Pero fue así, tal vez un poco más: no se separaban, ni siquiera para ir a dormir. Él la esperaba, tomaba su mano, la llevaba a donde fuera que fuese. Existía cierta intensidad en su mirada infantil siempre que no estaba con ella y terminaba buscándola, inquieto, solo pareciendo tranquilo cuando se adentraba en su habitación y ella estaba ahí, siempre la trataba en silencio, solo observándola cuando todos los demás lo hacían y luego, cuando estaban solos, la escuchaba hablar, su voz convirtiéndose en algo dulce para sus oídos. Aurora siempre soltaba risitas alegres cuando él entraba a su pieza mientras todos dormían y sus ojos verdes se ampliaban cada vez que lo escuchaba hablar, cuando él le leía su libro favorito hasta que se quedara dormida y después, mientras ella tenía sus ojos cerrados, él acariciaba la mejilla donde estaba la cicatriz que obtuvo por protegerlo.

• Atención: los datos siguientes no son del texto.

File: src/rtl/wu_cache_pkg.sv
package wu_cache_pkg;
  typedef enum logic [2:0] {
    ST_IDLE,
    ST_WR_BUS,
    ST_FILL_REQ,
    ST_FILL,
    ST_DONE
  } wu_state_e;
endpackage

File: src/rtl/wu_line_store.sv
module wu_line_store #(
  parameter int unsigned IDX_W  = 3,
  parameter int unsigned OFF_W  = 2,
  parameter int unsigned TAG_W  = 7,
  parameter int unsigned DATA_W = 32
) (
  input  logic              clk,
  input  logic              rst_n,
  // processor-side lookup
  input  logic [IDX_W-1:0]  c_idx,
  input  logic [OFF_W-1:0]  c_off,
  input  logic [TAG_W-1:0]  c_tag,
  output logic              c_hit,
  output logic [DATA_W-1:0] c_word,
  // snoop-side lookup
  input  logic [IDX_W-1:0]  s_idx,
  input  logic [TAG_W-1:0]  s_tag,
  output logic              s_hit,
  // local word write
  input  logic              lw_en,
  input  logic [IDX_W-1:0]  lw_idx,
  input  logic [OFF_W-1:0]  lw_off,
  input  logic [DATA_W-1:0] lw_data,
  // snooped word write
  input  logic              sw_en,
  input  logic [IDX_W-1:0]  sw_idx,
  input  logic [OFF_W-1:0]  sw_off,
  input  logic [DATA_W-1:0] sw_data,
  // fill beat write
  input  logic              fw_en,
  input  logic              fw_last,
  input  logic [IDX_W-1:0]  fw_idx,
  input  logic [OFF_W-1:0]  fw_off,
  input  logic [TAG_W-1:0]  fw_tag,
  input  logic [DATA_W-1:0] fw_data
);
  localparam int unsigned SETS  = 1 << IDX_W;
  localparam int unsigned WORDS = 1 << OFF_W;

  logic [SETS-1:0]                    vld_q;
  logic [TAG_W-1:0]                   tag_q  [SETS];
  logic [WORDS-1:0][DATA_W-1:0]       line_q [SETS];
  logic [WORDS-1:0]                   wen    [SETS];
  logic [WORDS-1:0][DATA_W-1:0]       wdat   [SETS];
  logic [SETS-1:0]                    c_match;
  logic [SETS-1:0]                    s_match;

  // per-set tag compare for both lookup ports
  for (genvar g = 0; g < SETS; g++) begin : g_cmp
    assign c_match[g] = vld_q[g] && (tag_q[g] == c_tag);
    assign s_match[g] = vld_q[g] && (tag_q[g] == s_tag);
  end

  assign c_hit  = c_match[c_idx];
  assign s_hit  = s_match[s_idx];
  assign c_word = line_q[c_idx][c_off];

  // word write decode: fill beats over local writes over snooped writes
  always_comb begin
    for (int s = 0; s < SETS; s++) begin
      for (int w = 0; w < WORDS; w++) begin
        wen[s][w]  = 1'b0;
        wdat[s][w] = sw_data;
        if (sw_en && sw_idx == IDX_W'(s) && sw_off == OFF_W'(w)) begin
          wen[s][w]  = 1'b1;
          wdat[s][w] = sw_data;
        end
        if (lw_en && lw_idx == IDX_W'(s) && lw_off == OFF_W'(w)) begin
          wen[s][w]  = 1'b1;
          wdat[s][w] = lw_data;
        end
        if (fw_en && fw_idx == IDX_W'(s) && fw_off == OFF_W'(w)) begin
          wen[s][w]  = 1'b1;
          wdat[s][w] = fw_data;
        end
      end
    end
  end

  always_ff @(posedge clk) begin
    for (int s = 0; s < SETS; s++) begin
      for (int w = 0; w < WORDS; w++) begin
        if (wen[s][w]) line_q[s][w] <= wdat[s][w];
      end
    end
  end

  // a line is invalid while its fill is running and valid after the last beat
  always_ff @(posedge clk or negedge rst_n) begin
    if (!rst_n) begin
      vld_q <= '0;
    end else begin
      for (int s = 0; s < SETS; s++) begin
        if (fw_en && fw_idx == IDX_W'(s)) vld_q[s] <= fw_last;
      end
    end
  end

  always_ff @(posedge clk) begin
    for (int s = 0; s < SETS; s++) begin
      if (fw_en && fw_last && fw_idx == IDX_W'(s)) tag_q[s] <= fw_tag;
    end
  end

  // a snooped write only ever lands in a valid line
  assert_snoop_present_R8: assert property (@(posedge clk) disable iff (!rst_n)
    sw_en |-> vld_q[sw_idx]);

  // an uncontested snooped write leaves its word holding the broadcast data
  assert_snoop_patch_R7: assert property (@(posedge clk) disable iff (!rst_n)
    (sw_en && !fw_en && !(lw_en && lw_idx == sw_idx && lw_off == sw_off))
    |=> line_q[$past(sw_idx)][$past(sw_off)] == $past(sw_data));

  // the last fill beat leaves the line valid
  assert_fill_valid_R2: assert property (@(posedge clk) disable iff (!rst_n)
    (fw_en && fw_last) |=> vld_q[$past(fw_idx)]);
endmodule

Cada vez era más cálida la forma en la que la niña lo miraba y cada vez más delicada la forma en la que el chiquillo se aproximaba a ella, solo buscando tocarla para verificar que estuviera bien. Nunca la trató mal, nunca la volvió a ignorar. Cada vez era más correcta la forma en la que se acercaban, cuando Aurora abraza repentinamente a Azael por primera vez y luego, cuando el chico dejó de estar quieto para sostener cuidadosamente a la niña de vuelta. Eso, juntas sus pieles y sostenerse, se hizo un poco más usual. Más natural.

Cuando la noticia del secuestro se sosegó y el tiempo pasó, semanas después, fue cuando ambos recibieron el título de hermanos verdaderamente.

Regresaban a la gran casa de los Harvet, donde había sucedido la boda y también el secuestro, donde su madre había trabajado como sirvienta por tres años y ahora regresaba por primera vez como una de ellos. Las dos como unas Harvet. Aurora temblaba cuando se bajó del automóvil, su mirada yendo hacia la parte trasera por instinto, buscando el lugar donde habían sido raptados... hasta que su mano fue tomada con fuerzas por la del niño, ambos uno junto al otro.